Improving cognition in people with neuropsychiatric disorders remains a major clinical target. By themselves pharmacological and non-pharmacological approaches have shown only modest effects in improving cognition. In the present study we tested a recently-proposed methodology to combine CT with a ‘cognitive-enhancing’ drug to improve cognitive test scores and expanded on previous approaches by delivering combination drug and CT, over a long intervention of repeated sessions, and used multiple tasks to reveal the cognitive processes being enhanced. We also aimed to determine whether gains from this combination approach generalised to untrained tests. In this proof of principle randomised-controlled trial thirty-three healthy volunteers were randomised to receive either modafinil or placebo combined with daily cognitive training over two weeks. Volunteers were trained on tasks of new-language learning, working memory and verbal learning following 200 mg modafinil or placebo for ten days. Improvements in trained and untrained tasks were measured. Rate of new-language learning was significantly enhanced with modafinil, and effects were greatest over the first five sessions. Modafinil improved within-day learning rather than between-day retention. No enhancement of gains with modafinil was observed in working memory nor rate of verbal learning. Gains in all tasks were retained post drug-administration, but transfer effects to broad cognitive abilities were not seen. This study shows that combining CT with modafinil specifically elevates learning over early training sessions compared to CT with placebo and provides a proof of principle experimental paradigm for pharmacological enhancement of cognitive remediation.

Introduction

Cognition is impaired in a number of neurodevelopmental and neuropsychiatric disorders – schizophrenia being a classical example. These impairments contribute to poor functional outcomes (Green, 1996) and act as rate limiting factors for psychosocial interventions (Green et al., 2004). Accordingly, there is a strong need to develop methodologies that can reliably enhance cognitive functioning. Both non-pharmacological therapies (Dahlin et al., 2008a, Klingberg, 2010) and pharmacological compounds have been shown to improve a range of cognitive functions in healthy individuals (Husain and Mehta, 2011) as well as in neuropsychiatric populations such as schizophrenia (Barch and Carter, 2005, Harvey, 2009, Wykes et al., 2011), however, there have been only modest effects from these individual approaches.

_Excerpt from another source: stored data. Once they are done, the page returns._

[src/rtl/rf_pkt_pkg.sv]
// rf_pkt_pkg: shared RF packet framing constants and TX state encoding; RF_TX_CRC8_EN adds the CRC trailer
package rf_pkt_pkg;
    localparam int DEF_PAYLOAD_BYTES = 6;
    localparam int DEF_PREAMBLE_LEN = 16;
    localparam logic [7:0] DEF_SYNC_WORD = 8'hA7;
    localparam logic [7:0] CRC8_POLY = 8'h07;
    localparam int SYNC_BITS = 8;
`ifdef RF_TX_CRC8_EN
    localparam int CRC_BITS = 8;
`else
    localparam int CRC_BITS = 0;
`endif
    localparam int DEF_FRAME_BITS = DEF_PREAMBLE_LEN + SYNC_BITS + 8 * DEF_PAYLOAD_BYTES + CRC_BITS;
    typedef enum logic [2:0] {
        IDLE,
        FILL,
        PREAMBLE,
        SYNC,
        PAYLOAD,
`ifdef RF_TX_CRC8_EN
        CRC,
`endif
        DONE
    } tx_state_t;
`ifdef RF_TX_CRC8_EN
    localparam tx_state_t POST_PAYLOAD = CRC;
`else
    localparam tx_state_t POST_PAYLOAD = DONE;
`endif
    function automatic int frame_bits(input int preamble_len, input int payload_bytes);
        return preamble_len + SYNC_BITS + 8 * payload_bytes + CRC_BITS;
    endfunction
endpackage

[src/rtl/rf_crc8_byte.sv]
// rf_crc8_byte: combinational CRC-8 (CRC8_POLY, MSB-first, no reflection) update over one byte
module rf_crc8_byte
    import rf_pkt_pkg::*;
(
    input  logic [7:0] crc_in,
    input  logic [7:0] byte_in,
    output logic [7:0] crc_out
);
    always_comb begin
        crc_out = crc_in ^ byte_in;
        for (int i = 0; i < 8; i++)
            crc_out = crc_out[7] ? {crc_out[6:0], 1'b0} ^ CRC8_POLY : {crc_out[6:0], 1'b0};
    end
endmodule

[src/rtl/rf_pkt_tx_framer.sv]
// rf_pkt_tx_framer: buffers a payload, then shifts preamble + sync + payload MSB-first, one bit per bit_en
// RF_TX_CRC8_EN appends a CRC-8 of the payload after the last payload byte
module rf_pkt_tx_framer
    import rf_pkt_pkg::*;
#(
    parameter int         PAYLOAD_BYTES = DEF_PAYLOAD_BYTES,
    parameter int         PREAMBLE_LEN  = DEF_PREAMBLE_LEN,
    parameter logic [7:0] SYNC_WORD     = DEF_SYNC_WORD
) (
    input  logic       clk,
    input  logic       rst,
    input  logic       bit_en,
    input  logic [7:0] din,
    input  logic       din_valid,
    output logic       din_ready,
    output logic       tx_out,
    output logic       tx_busy,
    output logic       frame_done
);
    localparam int IW = PAYLOAD_BYTES > 1 ? $clog2(PAYLOAD_BYTES) : 1;
    localparam logic [3:0] LAST_BYTE = 4'(PAYLOAD_BYTES - 1);
    localparam logic [4:0] PRE_LAST = 5'(PREAMBLE_LEN - 1);
    tx_state_t state, state_nx;
    logic [4:0] bit_cnt;
    logic [3:0] byte_cnt;
    logic [7:0] mem [PAYLOAD_BYTES];
    logic [7:0] cur_byte;
    logic accept, sending, field_last, tx_bit;
    assign accept = din_valid && din_ready;
    assign sending = bit_en && state != IDLE && state != FILL && state != DONE;
    assign field_last = state == PREAMBLE ? bit_cnt == PRE_LAST : bit_cnt == 5'd7;
    // ~bit_cnt[2:0] == 7 - bit_cnt selects bits MSB-first
    assign tx_bit = state == PREAMBLE ? ~bit_cnt[0] : cur_byte[~bit_cnt[2:0]];
`ifdef RF_TX_CRC8_EN
    logic [7:0] crc_q, crc_nx;
    rf_crc8_byte u_crc (
        .crc_in (crc_q),
        .byte_in(din),
        .crc_out(crc_nx)
    );
    always_ff @(posedge clk or posedge rst) begin
        if (rst) crc_q <= '0;
        else if (accept) crc_q <= crc_nx;
        else if (frame_done) crc_q <= '0;
    end
    assign cur_byte = state == SYNC ? SYNC_WORD : state == CRC ? crc_q : mem[byte_cnt[IW-1:0]];
`else
    assign cur_byte = state == SYNC ? SYNC_WORD : mem[byte_cnt[IW-1:0]];
`endif
    always_ff @(posedge clk or posedge rst) begin
        if (rst) state <= IDLE;
        else state <= state_nx;
    end
    always_comb begin
        state_nx = state;
        case (state)
            IDLE:     state_nx = FILL;
            FILL:     state_nx = accept && byte_cnt == LAST_BYTE ? PREAMBLE : FILL;
            PREAMBLE: state_nx = bit_en && field_last ? SYNC : PREAMBLE;
            SYNC:     state_nx = bit_en && field_last ? PAYLOAD : SYNC;
            PAYLOAD:  state_nx = bit_en && field_last && byte_cnt == LAST_BYTE ? POST_PAYLOAD : PAYLOAD;
`ifdef RF_TX_CRC8_EN
            CRC:      state_nx = bit_en && field_last ? DONE : CRC;
`endif
            DONE:     state_nx = bit_en ? FILL : DONE;
            default:  state_nx = IDLE;
        endcase
    end
    always_comb begin
        din_ready = state == FILL && byte_cnt <= LAST_BYTE;
        frame_done = state == DONE && bit_en;
    end
    // byte_cnt doubles as the payload read index once the sync word has gone out
    always_ff @(posedge clk or posedge rst) begin
        if (rst) begin
            bit_cnt <= '0;
            byte_cnt <= '0;
            tx_out <= 1'b0;
            tx_busy <= 1'b0;
            for (int i = 0; i < PAYLOAD_BYTES; i++) mem[i] <= '0;
        end else begin
            if (accept) begin
                mem[byte_cnt[IW-1:0]] <= din;
                byte_cnt <= byte_cnt + 4'd1;
            end
            if (sending) begin
                tx_out <= tx_bit;
                tx_busy <= 1'b1;
                bit_cnt <= field_last ? 5'd0 : bit_cnt + 5'd1;
                if (field_last && state == SYNC) byte_cnt <= '0;
                if (field_last && state == PAYLOAD && byte_cnt != LAST_BYTE) byte_cnt <= byte_cnt + 4'd1;
            end
            if (frame_done) begin
                tx_out <= 1'b0;
                tx_busy <= 1'b0;
                byte_cnt <= '0;
            end
        end
    end
endmodule
[config.mk]
export PLATFORM = sky130hd
export DESIGN_NAME = rf_pkt_tx_framer
export DESIGN_NICKNAME = d
export VERILOG_FILES = /design/src/rtl/rf_pkt_pkg.sv /design/src/rtl/rf_crc8_byte.sv /design/src/rtl/rf_pkt_tx_framer.sv
export SDC_FILE = /design/constraint.sdc
export NUM_CORES = 1
export LEC_CHECK = 0
export CORE_MARGIN = 1.5
export CORE_UTILIZATION = 39
export CTS_BUF_LIST = sky130_fd_sc_hd__clkbuf_4 sky130_fd_sc_hd__clkbuf_8
export CTS_CLUSTER_SIZE = 28
export DETAILED_ROUTE_END_ITERATION = 12
export PLACE_DENSITY = 0.62
export RECOVER_POWER = 100
export SKIP_LAST_GASP = 1
export SLEW_MARGIN = 15
export SYNTH_ARGS = -nofsm -noshare
export SYNTH_HDL_FRONTEND = slang
export SYNTH_HIERARCHICAL = 1
export SYNTH_SLANG_ARGS = --single-unit
export TNS_END_PERCENT = 10
[constraint.sdc]
create_clock -name clk -period 3.4 [get_ports clk]
set_clock_uncertainty 0.05 [all_clocks]
set_input_delay 0.51 -clock clk [delete_from_list [all_inputs] [get_ports clk]]
set_output_delay 0.51 -clock clk [all_outputs]
set_load 0.01 [all_outputs]
# After elaboration in Yosys (flattened, before gate mapping)
# Index checks and enable logic that the tools add are counted.
dict set report totals {
  regBits 62
  input_bits 12
}
dict set report op_classes {
  n_addsub 2
  n_lt_le_gt_ge 4
  n_eq_ne 11
  mux 27
  n_bitwise 3
  reduce_logical 16
}
# operator n
set ops {}
lappend ops {{bitwise mux 48 bit} 1}
lappend ops {{two-way mux 8 bit} 4}
lappend ops {{binary-select mux 8 bit (select 3 bit)} 1}
lappend ops {{demux 8 bit (select 3 bit)} 1}
lappend ops {{two-way mux 4 bit} 5}
lappend ops {{case mux 3 bit (6 select lines)} 1}
lappend ops {{logical AND 1 bit} 13}
lappend ops {{two-way mux 1 bit} 9}
lappend ops {{equality test 3 x 2 -> 1 bit (second input constant)} 2}
lappend ops {{equality test 3 bit (second input constant)} 2}
lappend ops {{two-way mux 3 bit} 2}
lappend ops {{adder 5 x 1 -> 5 bit (second input constant)} 1}
lappend ops {{equality test 5 x 3 -> 1 bit (second input constant)} 1}
lappend ops {{equality test 5 x 4 -> 1 bit (second input constant)} 1}
lappend ops {{two-way mux 5 bit} 1}
lappend ops {{adder 4 x 1 -> 4 bit (second input constant)} 1}
lappend ops {{equality test 4 x 3 -> 1 bit (second input constant)} 1}
lappend ops {{>= comparator 4 bit (second input constant)} 1}
lappend ops {{less-or-equal comparator 4 x 3 -> 1 bit (second input constant)} 1}
lappend ops {{< comparator 3 x 4 -> 1 bit (second input constant)} 1}
lappend ops {{< comparator 4 x 1 -> 1 bit (second input constant)} 1}
lappend ops {{inequality test 4 x 3 -> 1 bit (second input constant)} 1}
lappend ops {{inverter 3 -> 4 bit} 1}
lappend ops {{binary-select mux 1 bit (select 3 bit)} 1}
lappend ops {{9 further kinds} 9}

# Depth between registers and ports, before layout
# Gate-level depths: netlist of the first run.
dict set report depth {
  ltp_word 10
  ltp_mapped 11
  depth_no_buf 8
}

# Worst setup path after synthesis of the first run
# OpenSTA, ideal clock, no wires.
dict set report synth_path {
  path_type {reg2reg}
  start {reg byte_cnt[1]}
  end {reg mem[0] in the netlist's numbering}
  arrival_time_ps 2520
  required_ps 3225
  setup_slack_ps 705
  stages_incl_launch_ff 11
  n_path_buf 2
  synth_period_minus_slack_ps 2695
  path_cell_list {dfrtp_1 -> buf_2 -> inv_1 -> ha_1 -> nor2_1 -> a2111oi_4 -> nand2_4 -> nor2_1 -> and3_1 -> buf_4 -> mux2_2}
}
dict set report synth_via {
  word_cells_on_any_way 10
  classes_between {order compare (3); mux (3); bitwise (1); reduce/logical (3)}
}
# element line
set synth_lines {}
lappend synth_lines {{start, declared} rf_pkt_tx_framer.sv:25} ;# logic [3:0] byte_cnt;
lappend synth_lines {{start signal, assigned} rf_pkt_tx_framer.sv:84} ;# byte_cnt <= byte_cnt + 4'd1;
lappend synth_lines {{start signal, assigned} rf_pkt_tx_framer.sv:91} ;# if (field_last && state == PAYLOAD && byte_cnt != LAST_BYTE) byte_cnt <= byte_cnt + 4'd1;
lappend synth_lines {{less-or-equal comparator 4 x 3 -> 1 bit} rf_pkt_tx_framer.sv:70} ;# din_ready = state == FILL && byte_cnt <= LAST_BYTE;
lappend synth_lines {{logical AND 1 bit} rf_pkt_tx_framer.sv:70}
lappend synth_lines {{via din_ready} rf_pkt_tx_framer.sv:15} ;# output logic din_ready,
lappend synth_lines {{logical AND 1 bit} rf_pkt_tx_framer.sv:29} ;# assign accept = din_valid && din_ready;
lappend synth_lines {{end signal, assigned by index} rf_pkt_tx_framer.sv:83} ;# mem[byte_cnt[IW-1:0]] <= din;
lappend synth_lines {{end, declared} rf_pkt_tx_framer.sv:26} ;# logic [7:0] mem [PAYLOAD_BYTES];
# The timed path passes the listed nets, and every way through them passes these cells.
# A chain may end at the register's enable or synchronous reset.

# Worst setup path after layout of the first run
dict set report layout_path {
  start {reg byte_cnt[1]}
  end {reg mem[19] in the netlist's numbering}
}
dict set report layout_via {
  elab_chain_cells 6
  word_cells_on_any_way 10
  classes_between {order compare (3); mux (3); bitwise (1); reduce/logical (3)}
}
# element line
set layout_rtl {}
lappend layout_rtl {{inverter 3 -> 4 bit (not written as such)} rf_pkt_tx_framer.sv:83}
lappend layout_rtl {{>= comparator 4 bit (not written as such) / < comparator 4 x 1 -> 1 bit (equally long branches)} rf_pkt_tx_framer.sv:83}
lappend layout_rtl {{logical AND 1 bit (not written as such)} rf_pkt_tx_framer.sv:83}
lappend layout_rtl {{two-way mux 8 bit (not written as such)} rf_pkt_tx_framer.sv:83}
lappend layout_rtl {{demux 8 bit (select 3 bit)} rf_pkt_tx_framer.sv:83}
lappend layout_rtl {{bitwise mux 48 bit} rf_pkt_tx_framer.sv:83}
# Parallel ways exist; a longest one is shown, timed or not.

Combining pharmacological and non-pharmacological methods may improve functioning beyond that achieved by either approach alone (Swerdlow, 2012) however, there are only a few controlled proof-of-principle studies in healthy volunteers or in patient samples, where a focus has been on addressing motor and language recovery after stroke. For example, L-dopa improves motor rehabilitation after stroke (Scheidtmann et al., 2001) and amphetamine enhances language learning in patients with post-stroke aphasia (Walker-Batson et al., 2001). Both of these compounds also elevate performance in an artificial language learning task in healthy volunteers when combined with repeated testing compared to placebo with repeated testing (Breitenstein et al., 2004, Knecht et al., 2004). Hence combining pharmacological compounds with task exposure or training, relative to combining with placebo, enhances functioning and may produce comparable effects in either promotion of recovery or elevation of functioning in healthy people relative to exposure to the functional component alone (or with placebo).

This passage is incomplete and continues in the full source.